Long answer - have you ever driven an old corvette "c1 or c2" they are terrible cars. They leak oil, brakes don't work, tires suck, sometimes they don't start and they aren't safe. A new civic sti or golf gti would beat them in a race. But people still fork over $100k for them all the time because they are cool, and have a neat history and so on.

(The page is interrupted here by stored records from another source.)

[src/hdl/sit_pkg.sv]
// Types, widths and helpers for the segment intersection pipeline
`timescale 1ns / 1ps
`default_nettype none
package sit_pkg;

  localparam int FieldW     = 16;
  localparam int CoordWidth = 16;
  localparam int DiffW      = CoordWidth + 1;
  localparam int PrdW       = 2 * DiffW;
  localparam int NumW       = PrdW + 1;

  typedef enum logic [1:0] {
    RelCross     = 2'd0,
    RelParallel  = 2'd1,
    RelCollinear = 2'd2
  } rel_e;

  typedef struct packed {
    logic signed [FieldW-1:0] ax0;
    logic signed [FieldW-1:0] ay0;
    logic signed [FieldW-1:0] ax1;
    logic signed [FieldW-1:0] ay1;
    logic signed [FieldW-1:0] bx0;
    logic signed [FieldW-1:0] by0;
    logic signed [FieldW-1:0] bx1;
    logic signed [FieldW-1:0] by1;
  } sit_in_t;

  typedef struct packed {
    logic hit;
    rel_e relation;
  } sit_out_t;

  typedef struct packed {
    logic signed [DiffW-1:0] dax;
    logic signed [DiffW-1:0] day;
    logic signed [DiffW-1:0] dbx;
    logic signed [DiffW-1:0] dby;
    logic signed [DiffW-1:0] ox;
    logic signed [DiffW-1:0] oy;
    logic                    box_hit;
  } diff_t;

  typedef struct packed {
    logic signed [PrdW-1:0] na_p;
    logic signed [PrdW-1:0] na_q;
    logic signed [PrdW-1:0] nb_p;
    logic signed [PrdW-1:0] nb_q;
    logic signed [PrdW-1:0] d_p;
    logic signed [PrdW-1:0] d_q;
    logic                   box_hit;
  } prod_t;

  typedef struct packed {
    logic signed [NumW-1:0] na;
    logic signed [NumW-1:0] nb;
    logic signed [NumW-1:0] d;
    logic                   box_hit;
  } num_t;

  // take the low CoordWidth bits of a field, top bit is the sign
  function automatic logic signed [CoordWidth-1:0] coord_f(input logic [FieldW-1:0] raw);
    coord_f = signed'(CoordWidth'(raw));
  endfunction

  function automatic logic within_f(input logic signed [CoordWidth-1:0] p,
                                    input logic signed [CoordWidth-1:0] e0,
                                    input logic signed [CoordWidth-1:0] e1);
    within_f = ((p >= e0) && (p <= e1)) || ((p >= e1) && (p <= e0));
  endfunction

  // num/den in [0,1] for a nonzero den
  function automatic logic unit_ratio_f(input logic signed [NumW-1:0] num,
                                        input logic signed [NumW-1:0] den);
    if (den > 0) begin
      unit_ratio_f = (num >= 0) && (num <= den);
    end else begin
      unit_ratio_f = (num <= 0) && (num >= den);
    end
  endfunction

endpackage
`default_nettype wire

[src/hdl/sit_diff.sv]
// Stage 1: coordinate differences and collinear extent checks
`timescale 1ns / 1ps
`default_nettype none
module sit_diff (
  input  wire logic            clk_i,
  input  wire logic            rst_ni,
  input  wire logic            valid_i,
  input  wire sit_pkg::sit_in_t seg_i,
  output logic                 valid_o,
  output sit_pkg::diff_t       diff_o
);
  import sit_pkg::*;

  logic signed [CoordWidth-1:0] x1, y1, x2, y2, x3, y3, x4, y4;
  logic   valid_q;
  diff_t  diff_d, diff_q;

  always_comb begin
    x1 = coord_f(seg_i.ax0);
    y1 = coord_f(seg_i.ay0);
    x2 = coord_f(seg_i.ax1);
    y2 = coord_f(seg_i.ay1);
    x3 = coord_f(seg_i.bx0);
    y3 = coord_f(seg_i.by0);
    x4 = coord_f(seg_i.bx1);
    y4 = coord_f(seg_i.by1);

    diff_d.dax = DiffW'(x2) - DiffW'(x1);
    diff_d.day = DiffW'(y2) - DiffW'(y1);
    diff_d.dbx = DiffW'(x4) - DiffW'(x3);
    diff_d.dby = DiffW'(y4) - DiffW'(y3);
    diff_d.ox  = DiffW'(x1) - DiffW'(x3);
    diff_d.oy  = DiffW'(y1) - DiffW'(y3);

    // any endpoint inside the other segment's bounding box
    diff_d.box_hit =
        (within_f(x1, x3, x4) && within_f(y1, y3, y4)) ||
        (within_f(x2, x3, x4) && within_f(y2, y3, y4)) ||
        (within_f(x3, x1, x2) && within_f(y3, y1, y2)) ||
        (within_f(x4, x1, x2) && within_f(y4, y1, y2));
  end

  always_ff @(posedge clk_i or negedge rst_ni) begin
    if (!rst_ni) begin
      valid_q <= 1'b0;
    end else begin
      valid_q <= valid_i;
    end
  end

  always_ff @(posedge clk_i) begin
    if (valid_i) begin
      diff_q <= diff_d;
    end
  end

  assign valid_o = valid_q;
  assign diff_o  = diff_q;

endmodule
`default_nettype wire

[config.mk]
export PLATFORM = sky130hd
export DESIGN_NAME = sit_diff
export DESIGN_NICKNAME = d
export VERILOG_FILES = /design/src/hdl/sit_pkg.sv /design/src/hdl/sit_diff.sv
export SDC_FILE = /design/constraint.sdc
export NUM_CORES = 1
export LEC_CHECK = 0
export BUFFER_PORTS_ARGS = -buffer_cell sky130_fd_sc_hd__buf_2
export CORE_AREA = 2 2 133 135
export DETAILED_ROUTE_END_ITERATION = 16
export DIE_AREA = 0 0 135 137
export PLACE_DENSITY = 0.86
export SLEW_MARGIN = 20
export SYNTH_ARGS = -nofsm -noshare
export SYNTH_HDL_FRONTEND = slang
export SYNTH_SLANG_ARGS = --single-unit
[constraint.sdc]
create_clock -name clk_i -period 0.8 [get_ports clk_i]
set_input_delay 0.16 -clock clk_i [delete_from_list [all_inputs] [get_ports clk_i]]
set_output_delay 0.16 -clock clk_i [all_outputs]
set_load 0.02 [all_outputs]
==> results list, run 1 <==
- Register area share after synthesis: 31.1%
* Yosys warning count: 0
- Deepest level of the CTS H-tree: 3
- For this run, asynchronously set or reset flops after synthesis account for 0.962%.
* Avg Synthesized Cell Area: 9.36 um2
- In the synthesized netlist the dominant register cell turns out to be sky130_fd_sc_hd__edfxtp_1.
- The run stopped with a tool error.
- Counting along the longest clock path gives a buffer depth of 2.
* Vertical die dimension: 137 um
- CTS Buf Count: 9
- Starting Density: 58.8%
* Share of the synthesized area in the top cell type: 30.8%
- Buffers placed on the I/O ports in this run total between 200 and 250.
- sky130_fd_sc_hd__ha_1 is the most common cell in the netlist.
* Cell types with the largest area share after synthesis: sky130_fd_sc_hd__edfxtp_1 31%, sky130_fd_sc_hd__ha_1 24%, sky130_fd_sc_hd__inv_1 5.2%
* Total standard cell area after synthesis: 0.0100 mm2
- The flow stopped in clock tree synthesis.
- Tool error message: [ERROR DPL-0038] Utilization greater than 100%, impossible to legalize
- CTS sink cnt: 104
* Count of cell types in the netlist: between 60 and 70
- Yosys mapped a number of flops with a built-in enable equal to 103.
* Post-synthesis instance total: 1,072
* Gates resized, CTS repair: roughly 350
* Detailed Place HPWL: 31,800 um
- After clock tree synthesis, the flow added hold-fix buffers numbering 1.
* Ports: about 240
- Counting flops and latches in the post-synthesis netlist gives 104.
* Horiz. Die Dim: 135 um
- Total nets after synthesis: 1,403
- Summed over all instances, the cell type with the most area after synthesis is sky130_fd_sc_hd__edfxtp_1.
* Placer Congestion: 1.03
- Floorplan row count: between 40 and 50
* Cell at the root of the clock tree: sky130_fd_sc_hd__clkbuf_16
* Post-CTS Setup Repair Bufs: 75
- Commonest cells in the synthesized netlist: 194 x sky130_fd_sc_hd__ha_1, 139 x sky130_fd_sc_hd__inv_1, 103 x sky130_fd_sc_hd__edfxtp_1
-- metrics by stage --
| step | worst slack (ns) | cells | utilization, % | setup TNS (ns) | area, um2 |
|---|---|---|---|---|---|
| 2_1_floorplan | -1.40 | 1072 | - | -79.28 | 10800 |
| 3_3_place_gp | -1.84 | 1914 | 88.9 | -125.73 | 15200 |
| 3_5_place_dp | -1.86 | 1914 | 88.9 | -135.37 | 15200 |
-- logic make-up after synthesis --
family | count (synthesis) | share of synthesized area, %
AND/OR/NAND/NOR | 277 | 14.1
AO/OA/AOI/OAI | 271 | 17.4
adder cells (fa/ha/maj) | 200 | 25.4
buffers and inverters | 145 | 5.42
flip-flops | 104 | 31.1
XOR/XNOR | 70 | 6.11
multiplexers | 5 | 0.536
==> inputs of run 2 (changes only) <==
--- a/config.mk
+++ b/config.mk
@@ -6,10 +6,10 @@
 export NUM_CORES = 1
 export LEC_CHECK = 0
 export BUFFER_PORTS_ARGS = -buffer_cell sky130_fd_sc_hd__buf_2
-export CORE_AREA = 2 2 133 135
+export CORE_AREA = 2 2 162 164
 export DETAILED_ROUTE_END_ITERATION = 16
-export DIE_AREA = 0 0 135 137
-export PLACE_DENSITY = 0.86
+export DIE_AREA = 0 0 164 166
+export PLACE_DENSITY_LB_ADDON = 0.15
 export SLEW_MARGIN = 20
 export SYNTH_ARGS = -nofsm -noshare
 export SYNTH_HDL_FRONTEND = slang
==> run 2 against run 1 <==
Effect of this change:
- the flow now finishes, with violations (setup timing)
- area after synthesis unchanged
- synthesized cell count is the same
==> results list, run 2 <==
- PD cells: 1370 mW/mm2
* Commonest cells in the synthesized netlist: 194 x sky130_fd_sc_hd__ha_1, 139 x sky130_fd_sc_hd__inv_1, 103 x sky130_fd_sc_hd__edfxtp_1
- Setup repair after global routing missed its margin: true
- Counting every net in the synthesized netlist gives 1,403.
* Clock tree from TritonCTS: built
- The die is about 170 um tall.
- The number of buffers and inverters on the critical path is 2.
- Per report_power, the sequential group accounts for 30.1% of the total.
- For this run, the total global-route usage over all layers was measured as 25.0%.
- Per report_power, the combinational group accounts for 51.4% of the total.
* Number of global-route vias before repair: ~11,000
- By area the synthesized netlist is led by sky130_fd_sc_hd__edfxtp_1 31%, sky130_fd_sc_hd__ha_1 24%, sky130_fd_sc_hd__inv_1 5.2%.
* Maximum buffer depth of the clock tree: 2
- In this run the power spent charging and discharging nets is 8.75 mW.
* Deepest level of the CTS H-tree: 3
- Setup crit end kind: register
- Cell type of the slowest stage on the worst timing path: sky130_fd_sc_hd__or4_4
- Counting stages on the worst path, the most repeated cell is sky130_fd_sc_hd__nand4_1.
* Period minus WS final: 2.23 ns
- Status: finished with violations
- Register area share after synthesis: between 30 and 40%
- After synthesis the netlist holds a flip-flop and latch count of 104.
- Yosys warning count: 0
- Vias per inst: 5.06
- After detailed routing, the number of remaining DRC violations is 0.
- Number of nets in the layout: ~2,100
- Internal power comes to roughly 16 mW.
* Post-synthesis instance total: roughly 1,100
* Final routed wirelength across all metal layers: 34,900 um
- Relative to the synthesized area, the layout overhead comes to 80.3%.
* Count of cell types in the netlist: 62
- Total overflow reported by the global router: 0
- Clock-pin slew of the registers on the worst-case setup and hold paths: 0.08 ns
* Starting Density: ~39%
- Measured along the x axis, the die boundary spans 164 um.
- Counting the buffers created by CTS gives 9.
- Antenna violation net count after detailed routing: 0
* Net switching fraction of the power: between 30% and 40%
* Final setup margin: -1.43 ns
* Fin util: 70.6%
- Summed over its instances, the top area cell type makes up 30.8% of the synthesized netlist area.
- Primary FF master, synth: sky130_fd_sc_hd__edfxtp_1
- Kind of critical path: primary input to register
- Along the worst path, the maximum fanout reaches 3.
* Number of design-rule violations left by the first detailed-router iteration: 555
- After synthesis, the mean cell area works out to 9.36 um2.
- Async S/R FF share, synth: less than 1%
* Floorplan row count: 59
- Max-cap violations: 0
- At the worst endpoint, the required time is 0.91 ns.
* Layout fillers: a little under 2,000
* Placer Congestion: 0.894
- Grouping stages by cell kind, the critical path spends the most delay in simple AND/OR/NAND/NOR gates.
- Placed cell count: 2,042
* Critical path, cell by cell: buf_6 > ha_4 > nand4_1 > or4_4 > a21oi_2 > a211oi_2 > mux2i_2 > buf_4 > xnor2_2 > o22ai_1 > nand4_1
* First-pass GRT wire length: 54,000 um
* Worst path arrival time: 2.34 ns
- Violations in the final reports: setup timing
- Leaving out fill and tap cells, the most frequent cell in the layout is sky130_fd_sc_hd__buf_4.
* Routed vias: 10,682
- Largest vdd supply drop: 0.000966 V
- Commonest non-fill, non-tap cells in the layout: 399 x sky130_fd_sc_hd__buf_4, 149 x sky130_fd_sc_hd__ha_1, 147 x sky130_fd_sc_hd__buf_6, 120 x sky130_fd_sc_hd__buf_2, 107 x sky130_fd_sc_hd__inv_1
* Critical path startpoint category: primary input
- In the finished design, the share of the clock period the worst path needs comes to 279%.
- Floorplan die area: 0.0272 mm2
* Ports: 235
* Endpoints failing hold: 0
- Summed over all cells, the static leakage comes to 8.67 nW.
- Slew at the pin closest to its max-slew limit: 0.702 ns
- Summed over all failing endpoints, the final setup total negative slack is -101.30 ns.
* Cell at the root of the clock tree: sky130_fd_sc_hd__clkbuf_16
* Initial antenna violation count: 1
* Flip-flop count of the largest register, all copies and words added: around 100
* CTS sink cnt: ~100
* Setup-failing EPs final: 201
- The synthesized netlist occupies a cell area of 0.0100 mm2.
* Core region area: 0.0256 mm2
* Pin count of the biggest net entering global routing: 42
* Crit path largest cell delay: 0.58 ns
* Detailed-routing iteration count for the pre-antenna-repair pass: 4
- The clock network burns 18.5% of the power.
- The worst pin sits at a relative slew slack of 52.8%.
* Largest area contributor in the synthesized netlist: sky130_fd_sc_hd__edfxtp_1
* Cell Count, Final, Fillers Out: 2,111
- HP Class: primary input to async pin
- The max-slew violation count was 0.
* Share of post-route cells with drive strength above 1: between 50% and 60%
- Leading cell type by number of instances after synthesis: sky130_fd_sc_hd__ha_1
* Crit path launch: seg_i[13]
- Yosys mapped a number of flops with a built-in enable equal to 103.
- Port buffer count: around 230
- Overall power of the completed layout: 24.9 mW
- The wire-length estimate of the detail-placed layout is 27,500 um.
- Based on the critical path, the design can be clocked at up to 447 MHz.
- The tightest hold path in the finished design has a slack of just over 0.08 ns.
- In the final routed layout, each cell accounts on average for 16.5 um.
[run 2: logic make-up (layout without fill, tap and decap cells)]
group / Yosys count / after routing / share of synthesized area (%)
AND/OR/NAND/NOR: 277 / 277 / 14.1
flip-flops: 104 / 104 / 31.1
buffers and inverters: 145 / 848 / 5.42
AO/OA/AOI/OAI: 271 / 271 / 17.4
other: 0 / 1 / 0
adder cells (fa/ha/maj): 200 / 200 / 25.4
multiplexers: 5 / 5 / 0.536
XOR/XNOR: 70 / 70 / 6.11
[run 2: power by group through the flow]
stage	combinational [mW]	sequential (mW)	clock (mW)
after detailed placement	10.2	7.46	0
final	12.8	7.49	4.60
after floorplan	4.42	8.54	0
after global placement	10.1	7.46	0
after global routing	13.8	7.58	4.85
after CTS	11.8	7.43	4.72
[run 2: routing by layer]
layer  vias up  share of wire (%)  GRT usage, %
met2       288                 52          46.6
met3        68                4.3          2.87
li1       5349                  -             -
met1      4977                 41          29.2
met5         -                  0             0
met4         0                3.3          8.58
[run 2: cell type report]
type / count / area (um2) / share of cell area, %
antenna: 1 / 2.50 / 0.0138
clock buffer: 10 / 239 / 1.32
clock inverter: 6 / 50.0 / 0.277
inverter: 139 / 688 / 3.80
multi-input combinational: 823 / 7880 / 43.5
sequential: 104 / 3120 / 17.2
tap: 335 / 419 / 2.32
timing repair buffer: 693 / 5700 / 31.5
[run 2: worst max path at each step]
stage / cells after the start / to
4_1_cts: 12 / diff_o[68]$_DFFE_PP_
5_1_grt: 12 / diff_o[0]$_DFFE_PP_
2_1_floorplan: 11 / diff_o[68]$_DFFE_PP_
3_3_place_gp: 11 / diff_o[0]$_DFFE_PP_
3_5_place_dp: 11 / diff_o[0]$_DFFE_PP_
6_report: 11 / diff_o[0]$_DFFE_PP_
[run 2: stage by stage]
step | setup slack [ns] | area (um2)
finish | -1.43 | 18100
global route | -1.48 | 18100
CTS | -1.33 | 17300
detailed placement | -2.08 | 15400
global placement | -2.07 | 15400
floorplan | -1.40 | 10800
[run 2: timing repair]
item,in CTS,in global routing
pin swaps,130,102
hold buffers,1,0
buffers inserted,62,32
resized for setup,297,221
hold endpoints to repair,1,0
endpoints found under the setup margin,201,201
Note: power is estimated with default switching activity, not from simulation.
==> inputs of run 3 (changes only) <==
--- a/config.mk
+++ b/config.mk
@@ -6,9 +6,10 @@
 export NUM_CORES = 1
 export LEC_CHECK = 0
 export BUFFER_PORTS_ARGS = -buffer_cell sky130_fd_sc_hd__buf_2
-export CORE_AREA = 2 2 162 164
+export CORE_AREA = 2 2 139 141
+export CTS_BUF_LIST = sky130_fd_sc_hd__clkbuf_2
 export DETAILED_ROUTE_END_ITERATION = 16
-export DIE_AREA = 0 0 164 166
+export DIE_AREA = 0 0 141 143
 export PLACE_DENSITY_LB_ADDON = 0.15
 export SLEW_MARGIN = 20
 export SYNTH_ARGS = -nofsm -noshare
==> run 3 against run 2 <==
Effect of this change:
- the flow now stops in global routing
- area after synthesis unchanged
- synthesized cell count stayed put
==> results list, run 3 <==
- Horiz. Die Dim: ~140 um
* Post-synth EDFFs: between 100 and 150
* Total nets after synthesis: 1,403
- CTS sink cnt: 104
* Total standard cell area after synthesis: 0.0100 mm2
- 235 I/O pins were placed.
- Detailed Place HPWL: 27,700 um
* Primary FF master, synth: sky130_fd_sc_hd__edfxtp_1
* Post-synthesis instance total: ~1,100
- No sink is reached through more buffers than the 2 on the longest clock path.
- In this run the core area contains 50 standard-cell rows.
* Port buffer count: 234
* Starting Density: 54.0%
- In this run the clock root is driven by a sky130_fd_sc_hd__clkbuf_2.
- Averaged over all synthesized cells, the footprint is 9.36 um2.
- Routability-driven placement finished with a final weighted congestion of 0.939.
- Worst Endpoint after GRT Repair: diff_o[0]$_DFFE_PP_/D
* Leading cell type by number of instances after synthesis: sky130_fd_sc_hd__ha_1
- Pin count of the biggest net entering global routing: 37
- Tool error message: [ERROR GRT-0232] Routing congestion too high. Check the congestion heatmap in the GUI.
- Buffers inserted during clock tree synthesis total 9.
* Cell types with the largest area share after synthesis: sky130_fd_sc_hd__edfxtp_1 31%, sky130_fd_sc_hd__ha_1 24%, sky130_fd_sc_hd__inv_1 5.2%
* Commonest cells in the synthesized netlist: 194 x sky130_fd_sc_hd__ha_1, 139 x sky130_fd_sc_hd__inv_1, 103 x sky130_fd_sc_hd__edfxtp_1
- Of all flip-flops after synthesis, the portion carrying an async set or reset was less than 1%.
- Stage reached: global routing
- After the last repair the worst path ends at a register data pin.
* Deepest level of the CTS H-tree: 3
- Yosys warning count: 0
- After synthesis, the largest area contributor takes up slightly above 30% of total cell area.
- Setup slack at placement: -1.97 ns
* Count of cell types in the netlist: 62
- The die is 143 um tall.
- Register area share after synthesis: 31.1%
- Across every metal layer, demand over resource in global routing totals 89.1%.
- Status: stopped before the end
- Total overflow reported by the global router: 1,097
- Once placement completed, the tool counted placed cells totaling between 1,500 and 2,000.
- Largest area contributor in the synthesized netlist: sky130_fd_sc_hd__edfxtp_1
- FF+latch count, synth: 104
## run 3: cell counts after synthesis
No cell type changed its count.
## run 3: logic make-up after synthesis
| group | synth area share, % |
|---|---|
| xor gates and xnor gates | 6.11 |
| adders and majority gates | 25.4 |
| muxes | 0.536 |
| DFF | 31.1 |
| buffers and inverters | 5.42 |
| and+or+nand+nor | 14.1 |
| AOI/OAI and AO/OA | 17.4 |
## run 3: stage by stage
step	hold slack (ns)	utilization (%)	setup TNS, ns	instance area (um2)
after floorplan	-0.136	-	-79.28	10800
after global placement	-0.0658	82.4	-125.38	15300
after detailed placement	-0.0557	82.4	-130.43	15300
after CTS	-0.0300	92.8	-108.70	17200
## run 3: per-layer routing
| metal | GRT usage, % | overflow |
|---|---|---|
| met2 | 119 | 853 |
| met5 | 15.5 | 0 |
| met1 | 80.4 | 4 |
| met4 | 105 | 238 |
| met3 | 63.0 | 2 |
## run 3: what timing repair did
| action | in CTS |
|---|---|
| resized for setup | 321 |
| pin swaps | 141 |
| gates cloned | 0 |
| hold buffers | 10 |
| hold endpoints to repair | 79 |
| setup endpoints to repair | 183 |
| buffers inserted | 78 |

So you might say "it has been for sale for a year and hasn't sold must be priced too high". To that I would say look at the other cats that have sold or not here on forums forum. Typically the vintage cats priced $20k and up either take forever to sell or don't sell. Examples include the yellow thiokol for $25 that never sold, the beautifully restored st4 that people are arguing about, the tucker 1443 that has been for sale forever. These are all desirable cats that would have sold in 5min if they were in a field, in need of a full restoration and $500. Seems like we all want to steal a snowcat and do our own restoration. Another example are the tucker 222s that have been for sale this year. At around 5k they sell in 5min, someone asks $8500 and it just sits. So that's just how most vintage cat buyers are and just because a cat doesn't sell at a certain price it doesn't mean it's not worth it.
Finally this cat is historically significant and having a high barrier to entry will hopefully insure that it ends up with a serious collector that will love it.


----------



## Helmsman38

Bump


----------



## Helmsman38

Interiors photos 

http://www.forumsforums.com/3_9/showthread.php?t=67238


----------



## Blackfoot Tucker

GlacierSean said:


> Long answer - have you ever driven an old corvette "c1 or c2" they are terrible cars. They leak oil, brakes don't work, tires suck, sometimes they don't start and they aren't safe. A new civic sti or golf gti would beat them in a race. But people still fork over $100k for them all the time because they are cool, and have a neat history and so on.



Sean,

Your youth is showing... 

Admittedly the early C1 Corvettes left something to be desired, but the C2s are nowhere near terrible. In fact, I would say the C2, known as the "Stingray" (1963-1967 production years) are consistently among the most valuable and collectible of all American cars. The 1963 Coupe was the famous "split window". That is one of the most iconic American cars of all time. In 1965 four wheel disc brakes were standard equipment on the Corvette. With the power brake option those brakes work very well. In mid 1965 Chevy offered a big block engine for the first time in the Corvette, the 396 rated at 425 HP. For 1966 the displacement was increased to 427 cubic inches and it was initially rated at 450 HP. Due to government/insurance company intervention Chevrolet re rated the engine at 425 HP, but no changes were made to the engine or its tuning! (A bit of trivia, it wasn't until the 2008 Corvette, with the Z06 option, that a Corvette had a higher factory horsepower rating.) In fact, the 1966 427/425 HP Corvette ranks as number four of the 50 fastest muscle cars of all time! 
http://www.chevyhardcore.com/news/the-top-50-fastest-muscle-cars-of-all-time/

Yes, the tires did "suck", but hello, back then all American cars came with  bias ply tires, not radials. You can put radial tires on these cars and  it is a nice improvement.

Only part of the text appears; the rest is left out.